02 Desember 2013

Plot dan Penokohan

Materi FLP


Plot
Plot atau alur adalah perkembangan narasi dan tema dari sebuah cerita, susunan peristiwa yang berhubungan membentuk suatu situasi, ketegangan, emosi, dan sebagainya. Secara singkat Aristoteles mengatakan bahwa plot adalah susunan dari sekumpulan kejadian (arrangement of incidents), yang harus menyatu, lengkap, dan memadai derajat kepentingannya.
Ada beberapa plot yang pernah digunakan para penulis dunia. Pertama, plot episodik. Novel yang menggunakan plot ini dibangun sedemikian rupa sehingga bila pembaca melewati satu episodenya, ia masih bisa mengikuti jalan ceritanya. Kedua, plot kompleks, yaitu novel yang punya lebih dari satu karakter utama, atau punya beberapa alur cerita. Ketiga, plot yang berfokus kepada karakter atau tokoh.
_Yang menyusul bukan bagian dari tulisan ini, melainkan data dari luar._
### src/rtl/mem_stage.sv
// rtl/mem_stage.sv - MIPS memory-access stage driving a req/ack data-memory port
module mem_stage #(
    parameter int TIMEOUT_CYCLES = 255
) (
    input  logic        clk,
    input  logic        rst_n,
    input  logic        in_valid,
    input  logic [31:0] pc,
    input  logic [31:0] insn,
    input  logic [31:0] alu_out,
    input  logic [31:0] rt_val,
    input  logic        dm_we,
    input  logic        r_we,
    input  logic [1:0]  r_dst,
    input  logic [1:0]  rw_d,
    input  logic [1:0]  mem_read_size,
    input  logic        mem_sign_extend,
    output logic        stall,
    output logic        dmem_req,
    output logic        dmem_we,
    output logic [31:0] dmem_addr,
    output logic [3:0]  dmem_be,
    output logic [31:0] dmem_wdata,
    input  logic        dmem_ack,
    input  logic [31:0] dmem_rdata,
    output logic        out_valid,
    output logic [31:0] pc_out,
    output logic [31:0] insn_out,
    output logic        r_we_out,
    output logic [1:0]  r_dst_out,
    output logic [1:0]  rw_d_out,
    output logic [31:0] alu_out_reg,
    output logic [31:0] mem_data_out,
`ifdef DMEM_TIMEOUT_EN
    output logic        bus_err,
`endif
    output logic        addr_err
);

    typedef enum logic {IDLE, BUSY} state_t;
    state_t state, state_nx;

    logic        mem_op, aligned, issue, misalign, ack_hit, timeout, done;
    logic [3:0]  st_be;
    logic [31:0] st_wdata, ld_data;
    logic [7:0]  lane;
    logic [15:0] half;

    logic [31:0] h_pc, h_insn, h_alu;
    logic        h_r_we, h_sext, h_we;
    logic [1:0]  h_r_dst, h_rw_d, h_size;

    assign mem_op   = in_valid & (dm_we | (rw_d == 2'd1));
    assign issue    = (state == IDLE) & mem_op & aligned;
    assign misalign = mem_op & ~aligned;
    assign ack_hit  = (state == BUSY) & dmem_req & dmem_ack;
    assign done     = ack_hit | timeout;

    always_comb begin
        case (mem_read_size)
            2'd1:    aligned = ~alu_out[0];
            2'd2:    aligned = 1'b1;
            default: aligned = (alu_out[1:0] == 2'b00);
        endcase
    end

`ifdef DMEM_TIMEOUT_EN
    localparam int CW = (TIMEOUT_CYCLES > 255) ? $clog2(TIMEOUT_CYCLES + 1) : 8;
    logic [CW-1:0] busy_cnt;

    assign timeout = (state == BUSY) & (busy_cnt == CW'(TIMEOUT_CYCLES - 1));

    always_ff @(posedge clk) begin
        if (!rst_n || state == IDLE) busy_cnt <= '0;
        else                         busy_cnt <= busy_cnt + 1'b1;
    end
`else
    assign timeout = 1'b0;
`endif

    always_comb begin
        st_be    = 4'b1111;
        st_wdata = rt_val;
        case (mem_read_size)
            2'd1: begin
                st_be    = alu_out[1] ? 4'b0011 : 4'b1100;
                st_wdata = {2{rt_val[15:0]}};
            end
            2'd2: begin
                st_be    = 4'b1000 >> alu_out[1:0];
                st_wdata = {4{rt_val[7:0]}};
            end
            default: ;
        endcase
    end

    always_comb begin
        lane = 8'(dmem_rdata >> {~h_alu[1:0], 3'b000});
        half = h_alu[1] ? dmem_rdata[15:0] : dmem_rdata[31:16];
        case (h_size)
            2'd1:    ld_data = {{16{h_sext & half[15]}}, half};
            2'd2:    ld_data = {{24{h_sext & lane[7]}}, lane};
            default: ld_data = dmem_rdata;
        endcase
    end

    always_ff @(posedge clk) begin
        if (!rst_n) state <= IDLE;
        else        state <= state_nx;
    end

    always_comb begin
        state_nx = state;
        stall    = 1'b0;
        case (state)
            IDLE: if (issue) begin
                stall    = 1'b1;
                state_nx = BUSY;
            end
            BUSY: begin
                stall = ~done;
                if (done) state_nx = IDLE;
            end
        endcase
        if (!rst_n) stall = 1'b0;
    end

    always_ff @(posedge clk) begin
        if (!rst_n) begin
            dmem_req     <= 1'b0;
            dmem_we      <= 1'b0;
            dmem_addr    <= '0;
            dmem_be      <= '0;
            dmem_wdata   <= '0;
            out_valid    <= 1'b0;
            pc_out       <= '0;
            insn_out     <= '0;
            r_we_out     <= 1'b0;
            r_dst_out    <= '0;
            rw_d_out     <= '0;
            alu_out_reg  <= '0;
            mem_data_out <= '0;
            addr_err     <= 1'b0;
`ifdef DMEM_TIMEOUT_EN
            bus_err      <= 1'b0;
`endif
        end else begin
            out_valid <= 1'b0;
            addr_err  <= 1'b0;
`ifdef DMEM_TIMEOUT_EN
            bus_err   <= 1'b0;
`endif
            case (state)
                IDLE: begin
                    dmem_req <= 1'b0;
                    dmem_we  <= 1'b0;
                    dmem_be  <= 4'b0000;
                    if (issue) begin
                        dmem_req   <= 1'b1;
                        dmem_we    <= dm_we;
                        dmem_addr  <= {alu_out[31:2], 2'b00};
                        dmem_be    <= st_be;
                        dmem_wdata <= st_wdata;
                        h_pc       <= pc;
                        h_insn     <= insn;
                        h_alu      <= alu_out;
                        h_r_we     <= r_we;
                        h_r_dst    <= r_dst;
                        h_rw_d     <= rw_d;
                        h_size     <= mem_read_size;
                        h_sext     <= mem_sign_extend;
                        h_we       <= dm_we;
                    end else if (in_valid) begin
                        out_valid    <= 1'b1;
                        pc_out       <= pc;
                        insn_out     <= insn;
                        r_we_out     <= r_we & ~misalign;
                        r_dst_out    <= r_dst;
                        rw_d_out     <= rw_d;
                        alu_out_reg  <= alu_out;
                        mem_data_out <= '0;
                        addr_err     <= misalign;
                    end
                end
                BUSY: if (done) begin
                    dmem_req     <= 1'b0;
                    dmem_we      <= 1'b0;
                    dmem_be      <= 4'b0000;
                    out_valid    <= 1'b1;
                    pc_out       <= h_pc;
                    insn_out     <= h_insn;
                    r_we_out     <= h_r_we & ack_hit;
                    r_dst_out    <= h_r_dst;
                    rw_d_out     <= h_rw_d;
                    alu_out_reg  <= h_alu;
                    mem_data_out <= (ack_hit & ~h_we) ? ld_data : 32'h0;
`ifdef DMEM_TIMEOUT_EN
                    bus_err      <= ~ack_hit;
`endif
                end
            endcase
        end
    end

endmodule

### config.mk
export PLATFORM = sky130hd
export DESIGN_NAME = mem_stage
export DESIGN_NICKNAME = d
export VERILOG_FILES = /design/src/rtl/mem_stage.sv
export SDC_FILE = /design/constraint.sdc
export NUM_CORES = 1
export LEC_CHECK = 0
export ABC_CLOCK_PERIOD_IN_PS = 9300
export BUFFER_PORTS_ARGS = -buffer_cell sky130_fd_sc_hd__buf_2
export CAP_MARGIN = 20
export CORE_ASPECT_RATIO = 0.8
export CORE_MARGIN = 1
export CORE_UTILIZATION = 56
export DETAILED_ROUTE_END_ITERATION = 7
export PLACE_DENSITY_LB_ADDON = 0.1
export SLEW_MARGIN = 20
export SYNTH_ARGS = -nofsm -noshare
export SYNTH_HDL_FRONTEND = slang
export SYNTH_SLANG_ARGS = --single-unit
### constraint.sdc
create_clock -name clk -period 9.3 [get_ports clk]
set_input_delay 2.325 -clock clk [delete_from_list [all_inputs] [get_ports clk]]
set_output_delay 2.325 -clock clk [all_outputs]
set_load 0.01 [all_outputs]
==> results.toml <==
[outcome]
outcome = "finished, final reports clean"

[sta]
max-slew-margin-rel_pct = 33.1
tightestPinTransition_ns = 1.00
finalMaxSlewViolations = 0
fin_crit_ns = 6.71
clock.fmax_ghz = 0.149
finClkSkew_ns = 0.0238
rsz0062_at_grt = "no"
hold_viol_final = 0
setup_viol_count_final = 0
finalSetupTns_ns = 0
fin_crit_sh_pct = 72.1

[cells_and_area]
fillers = 1771
most-common-layout-cells = "buf_2 (375), dfxtp_1 (203), o211a_1 (108), edfxtp_1 (105), mux2i_1 (101)"
syn_to_final_growth_pct = 22.2
post-route-util_pct = 70.7
final_common_cell = "buf_2"
final_nets = 1637
drive_gt1_share_pct = 32.5

[die]
dieHeight_um = 139
die_width_um = 174
dieArea_um2 = 24200
io_pins = 379
initial_core_util_pct = 57.9
core_region_area_um2 = 22800
rows = 49

[global_routing]
grt_overflow_total = 0
antenna_found_initial = 13
grt_max_degree = 103
grt.total_usage_pct = 29.4
grt_pass1_vias = 10300
grt_pass1_wl_um = 57300

[clock_network]
post_cts_buffers = 0
cts_root_buf = "clkbuf_16"
clock_latency_ns = 0.55
cts_tree = "built"
max-clock-path-buffers = 3
clk_pin_slew_worst_paths_ns = 0.06
ctsResizeCount = 0
cts_hold_buf = 0
htree_num_levels = 1
numClockSinks = 309
cts_buffers = 30

[pwr]
p_total_mw = 3.23
power_density_nw_per_um2 = 200
power.static_leakage_nw = 7.42
ir_worst_vdd_mv = 0.161

[placement]
io_buffers = 376
place.gp.congestion = 0.866
hpwl_um = 23600

[yosys]
yosys_warnings = 0
synth_top_area_share_pct = 30.9
synth_flop_cell = "dfxtp_1"
ys_async_sr_fraction_pct = 0
synthCells = 1161
synth.distinct_cells = 50
synth_top_area_cell = "dfxtp_1"
synth-seq-area-share_pct = 54.8
synth_enable_flop_cells = 105
postSynthAreaPerCell_um2 = 11.4
synth_seq_cells = 309
syn_area_um2 = 13200
synth_area_leaders = "dfxtp_1 (31%), edfxtp_1 (24%), o211a_1 (8.2%)"

[worst_hold_path]
min_path_type = "reg2reg"
hold_start = "mem_data_out[11]"
hold-path-cell-count = 1
hold_end = "mem_data_out[11]"

[setup_path]
start_kind = "primary input"
r2r_cells = 5
reg2reg_from = "state"
critPathLaunch = "in_valid"
timing.rr.end = "h_alu[20]"
rrSetupSlack_ns = 5.84
critPathRequiredTime_ns = 6.98
worst_setup_path_end_kind = "output port"
crit_arrival_ns = 4.38
crit_fanout = 34
critical_path_class = "in2out"

[detailed_routing]
drc = 0
viasPerCell = 6.02
initialDrtViolationCount = 948
wl_um = 37300
ant_nets = 0
vias = 10800
firstDrtPassIters = 5
wl_per_cell_um = 20.7

[job]
max_cap_violations = 0
## synthesized netlist by cell type (all sizes together) (7+ instances only)
| master | count |
|---|---|
| a21oi | 89 |
| a221oi | 8 |
| a22o | 17 |
| a32o | 15 |
| buf | 50 |
| clkbuf | 76 |
| dfxtp | 204 |
| edfxtp | 105 |
| inv | 26 |
| mux2 | 8 |
| mux2i | 101 |
| nand2 | 22 |
| nand2b | 33 |
| nand3 | 56 |
| nor2b | 11 |
| o2111ai | 8 |
| o211a | 108 |
| o211ai | 100 |
| o21ai | 71 |
| o2bb2ai | 7 |
| or2 | 9 |
## power by group
part	total (mW)	leakage (nW)	internal (mW)	switching [mW]
clock	1.20	0.491	0.685	0.513
combinational	0.501	4.30	0.196	0.305
sequential	1.53	2.63	1.49	0.0490
## cells by family after synthesis
family / Yosys count / share of synthesized area [%]
and+or+nand+nor: 142 / 5.72
other: 1 / 0.0284
DFF: 309 / 54.8
buffers and inverters: 152 / 5.21
adders and majority gates: 4 / 0.379
muxes: 109 / 8.34
AOI/OAI and AO/OA: 444 / 25.5
## worst max-delay path, stage by stage
cell and delay [ns]:
buf_2 0.09, nor2b_1 0.61, o21ai_4 0.36, buf_16 0.27, nor2_2 0.39, o21a_1 0.20
buf_2 0.12
## worst max path at each step
stage / endpoint / depth (start not counted)
6_report: stall / 7
2_1_floorplan: stall / 9
3_3_place_gp: stall / 6
4_1_cts: stall / 7
5_1_grt: stall / 7
3_5_place_dp: stall / 7
## per-stage QoR
stage	setup WS (ns)	instance area [µm²]	instances	hold slack, ns
global route	2.47	16100	1798	0.487
global placement	2.59	15000	1731	0.445
finish	2.59	16100	1800	0.466
floorplan	3.17	13200	1162	0.483
detailed placement	2.62	15100	1732	0.452
CTS	2.62	16000	1788	0.466
## area by class of cell
class | count | area [µm²] | area share, %
diodes | 10 | 25.0 | 0.155
clock buffers | 44 | 925 | 5.73
clock inverters | 12 | 56.3 | 0.349
inverters | 26 | 100 | 0.620
multi-input cells | 701 | 5340 | 33.1
flip-flops and latches | 309 | 7240 | 44.9
well taps | 306 | 383 | 2.37
repair buffers | 392 | 2070 | 12.8
## routing by layer
layer	track usage, %	wire, µm
met5	0	31
met4	11.6	1420
met3	5.63	2870
met2	45.6	16900
met1	40.7	16100
No activity file was read; power rests on OpenSTA's default activity.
Ia lebih mengutamakan apa yang si tokoh rasakan mengenai kejadian yang menimpanya.
Kita mengenal pula plot eksperimen, di mana penulis di era komputer ini menggunakan computer untuk membuat karya hypertext yang menghubungkan file computer yang terpisah dengan sebuah link, sehingga pembaca bisa melompat dari satu file ke file lain. Pembaca juga dipersilakan menentukan plot dari alternatif plot yang sudah disediakan.


Penokohan
Tokoh (karakter) adalah tokoh yang digunakan oleh pengarang untuk menggerakkan cerita. Ia puny naa, wajah, cara bicara, cara berpakaian, cara melucu, latar belakang, dan ciri lain yang harus dijelaskan dan dijaga konsistensinya oleh si pengarang. Misal, untuk ciri fisik, jika pada bagian awal kita menyebut si A berhidung mancung, tentu kasihan dia jika kita teledor dan menulis bahwa A pesek sejak lahir.

Ciri-ciri karakter di atas (cara bicaranya, latar belakangnya, dan seterusnya) membuat karakter menarik buat pembaca. Namun sesungguhnya yang lebih menarik lagi adalah apa yang karakter atau tokoh ini inginkan, seberapa kuat keinginannya, dan dengan apa ia akan mencapai keinginannya itu.